Writing in Australian Book Review critic Peter Craven noted that the poet's work "has always been a poetry of epiphanies in the face of nature, but a nature which was commingled with the play of language across the surface of a physical world apprehended as personal, physical, and violent." He went on: "The Clean Dark is as good a book of poetry as we have seen in ages. It has sweep without portent and colour without vulgarity."

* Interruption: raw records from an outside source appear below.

Background: an optimization exercise with open tools, aiming at small area. Do not read the settings as production practice.
The RTL was checked by simulation tests, not by an equivalence proof against the original design.
No activity file was given, so power comes from the tool's default toggle rates.

== v3 ==
==> flow/design.v (excerpt) <==
module motion_top (
    input  logic                        clk,
    input  logic                        rst_n,
    input  logic                        reg_wr_valid,
    input  motion_pkg::reg_write_t      reg_wr,
    input  logic                        cmd_valid,
    input  motion_pkg::step_cmd_t       cmd,
    output logic                        cmd_ready,
    input  logic [4-1:0] endstop,
    output logic [4-1:0]   motor_step,
    output logic [4-1:0]   motor_dir,
    output logic [4-1:0]   motor_enable,
    output logic [4-1:0] endstop_state,
    output logic                        abort
);
export LEC_CHECK = 0
export CAP_MARGIN = 20
export CORE_MARGIN = 2
export CORE_UTILIZATION = 60
export CTS_BUF_LIST = sky130_fd_sc_hd__clkbuf_4 sky130_fd_sc_hd__clkbuf_8
export SLEW_MARGIN = 20
create_clock -name core_clock -period 5.0 [get_ports {clk}]
run.sh (not shown) runs the stock make flow with config.mk's settings and CLKGATE_MAP_FILE= SYNTH_SCRIPT=/design/flow/synth_recipe.tcl, a recipe that flattens the netlist after the stock synthesis.
What v14 does differently from v3 at the input level:
- CTS_BUF_LIST no longer set, was sky130_fd_sc_hd__clkbuf_4 sky130_fd_sc_hd__clkbuf_8
- CORE_UTILIZATION now 40, was 60
--- outcome ---
- Going from v3 to v14, relative contribution of the clock network to total power grows by 3.4 points.
- Going from v3 to v14, area after synthesis roughly the same; final design instance area without fill higher; combinational power lower; logic depth of the worst register-to-register path lower; met3 demand-to-capacity share in global routing lower.
Modified inputs, v39 compared to v14
- CORE_UTILIZATION: 40 -> 65
- PLACE_DENSITY: unset -> 0.75
==> flow/flow/run.sh (new file) <==
#!/bin/bash
# Own layout flow: the standard ORFS flow with
#  - synthesis identical to synth_recipe.tcl except that ABC maps the
#    combinational logic with an area-oriented script (flow/abc_area.script);
#    registers are untouched by ABC, so they keep the standard names and cells
#  - port buffers of the smallest buffer cell
#  - clock tree built from small clock buffers, without dummy loads
set -euo pipefail
W=$PWD
cat > "$W/area_synth.tcl" <<EOS
proc abc {args} {
  set i [lsearch -exact \$args -script]
  if {\$i >= 0} { lset args [expr {\$i+1}] $W/flow/abc_area.script }
  yosys abc {*}\$args
}
source $W/synth_recipe.tcl
EOS
make -C "$FLOW_HOME" DESIGN_CONFIG="$W/config.mk" WORK_HOME="$W/orfs" CLKGATE_MAP_FILE= \
  SYNTH_SCRIPT="$W/area_synth.tcl" synth > "$W/synth.log" 2>&1
export BUFFER_PORTS_ARGS="-buffer_cell sky130_fd_sc_hd__buf_1"
export CTS_ARGS="-sink_clustering_enable -repair_clock_nets -dont_use_dummy_load -sink_clustering_size 16 -sink_clustering_max_diameter 60 -buf_list {sky130_fd_sc_hd__clkbuf_8}"
bash "$W/standard.sh" > "$W/layout.log" 2>&1
==> flow/flow/abc_area.script (new file) <==
&get -n
&st
&syn2
&dch -f
&nf -R 1000 -F 8 -A 4 -a
&put
mfs3 -a
==> flow/standard.sh (new file) <==
#!/bin/bash
# synth_recipe.tcl (not shown) runs the flow's synth.tcl, then flattens the netlist and writes it again
# the make line also repeats each setting of config.mk as NAME=value (left out here)
make -C /OpenROAD-flow-scripts/flow DESIGN_CONFIG=/design/flow/config.mk WORK_HOME=/design/flow/orfs CLKGATE_MAP_FILE= SYNTH_SCRIPT=/design/flow/synth_recipe.tcl "${@:-finish}"
removed: flow/run.sh
Results
On area of the core, the higher figure sits with v14, not v39. Looking at data arrival time of the critical path, v39 sits below v14. v39 vs v14 — synthesized area dropped by a little under 10%. In v39, the clock buffer count from CTS came out 7 below the value in v14. The non-clock buffer count of v39 is lower than that of v14. Looking at fraction of standard cell area that is sequential, v39 sits above v14. Number of non-filler instances in the completed layout down about 20% in v39 wrt v14. v39 completed end to end with timing, DRC and antenna clean. NOTE: post-route total power in v39 falls short of that of v14. v39 can be clocked faster than v14. Going from v14 to v39, the clock buffer count in the final layout was found to have gone down by 16. Against v14, v39 comes in 12% lower on wire length.

exp/violet:
motion_top, a different RTL version from the one above (not shown whole).
Size in the first run: ~250 flip-flops, ~64 I/O pins, about 9900 µm² of cells after synthesis.
clock: 5.0 ns
lec_check: 0
cap_margin: 0
core_margin: 2
core_utilization: 55
place_density: 0.65
slew_margin: 0
synth_hierarchical: 1
synth_minimum_keep_size: 0
standard.sh (not shown) runs the stock make flow with config.mk's settings and CLKGATE_MAP_FILE= SYNTH_SCRIPT=/design/flow/synth_recipe.tcl, a recipe that flattens the netlist after the stock synthesis.
==> flow/flow/run.sh <==
#!/bin/bash
# Own layout flow: the standard ORFS flow with
#  - synthesis identical to synth_recipe.tcl except that ABC maps the
#    combinational logic with an area-oriented script (flow/abc_area.script);
#    registers are untouched by ABC, so they keep the standard names and cells
#  - port buffers of the smallest buffer cell
#  - clock tree built from small clock buffers, without dummy loads
set -euo pipefail
W=$PWD
cat > "$W/area_synth.tcl" <<EOS
proc abc {args} {
  set i [lsearch -exact \$args -script]
  if {\$i >= 0} { lset args [expr {\$i+1}] $W/flow/abc_area.script }
  yosys abc {*}\$args
}
source $W/synth_recipe.tcl
EOS
make -C "$FLOW_HOME" DESIGN_CONFIG="$W/config.mk" WORK_HOME="$W/orfs" CLKGATE_MAP_FILE= \
  SYNTH_SCRIPT="$W/area_synth.tcl" synth > "$W/synth.log" 2>&1
export BUFFER_PORTS_ARGS="-buffer_cell sky130_fd_sc_hd__buf_1"
export CTS_ARGS="-sink_clustering_enable -repair_clock_nets -dont_use_dummy_load -sink_clustering_size 16 -sink_clustering_max_diameter 60 -buf_list {sky130_fd_sc_hd__clkbuf_8}"
bash "$W/standard.sh" > "$W/layout.log" 2>&1
==> flow/flow/abc_area.script <==
&get -n
&st
&deepsyn -T 20
&dch -f
&nf -R 1000 -F 8 -A 4 -a
&put
mfs3 -a
exp/violet went all the way through the flow, and no timing, DRC or antenna check failed.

In The Age newspaper, Graeme Kinross Smith described Robert Adamson as "leaning back from the language; unafraid of silences, gaps, incompleteness; necessarily manic, Whitman-esque, Thoreau-esque, in his possession of the Hawkesbury and its valley; writing poems that are like films re-reun; that come as if from dreams, that have whispering voices behind their words."

==Awards==
- 1990 New South Wales Premier's Literary Awards, winner
- 1990 Victorian Premier's Literary Awards, winner

==See also==
- 1989 in Australian literature

==Notes==

- Dedication: For Juno - a new book for a new life.
- Epigraph: Two pictures of a rose in the dark. One is quite black; for the rose is invisible. In the other, it is painted in full detail and surrounded by black. Is one of them right, the other wrong? Don't we talk of a white rose in the dark and of a red rose in the dark? And don't we say for all that that they can't be distinguished in the dark? Ludwig Wittgenstein, Philosophical Investigations.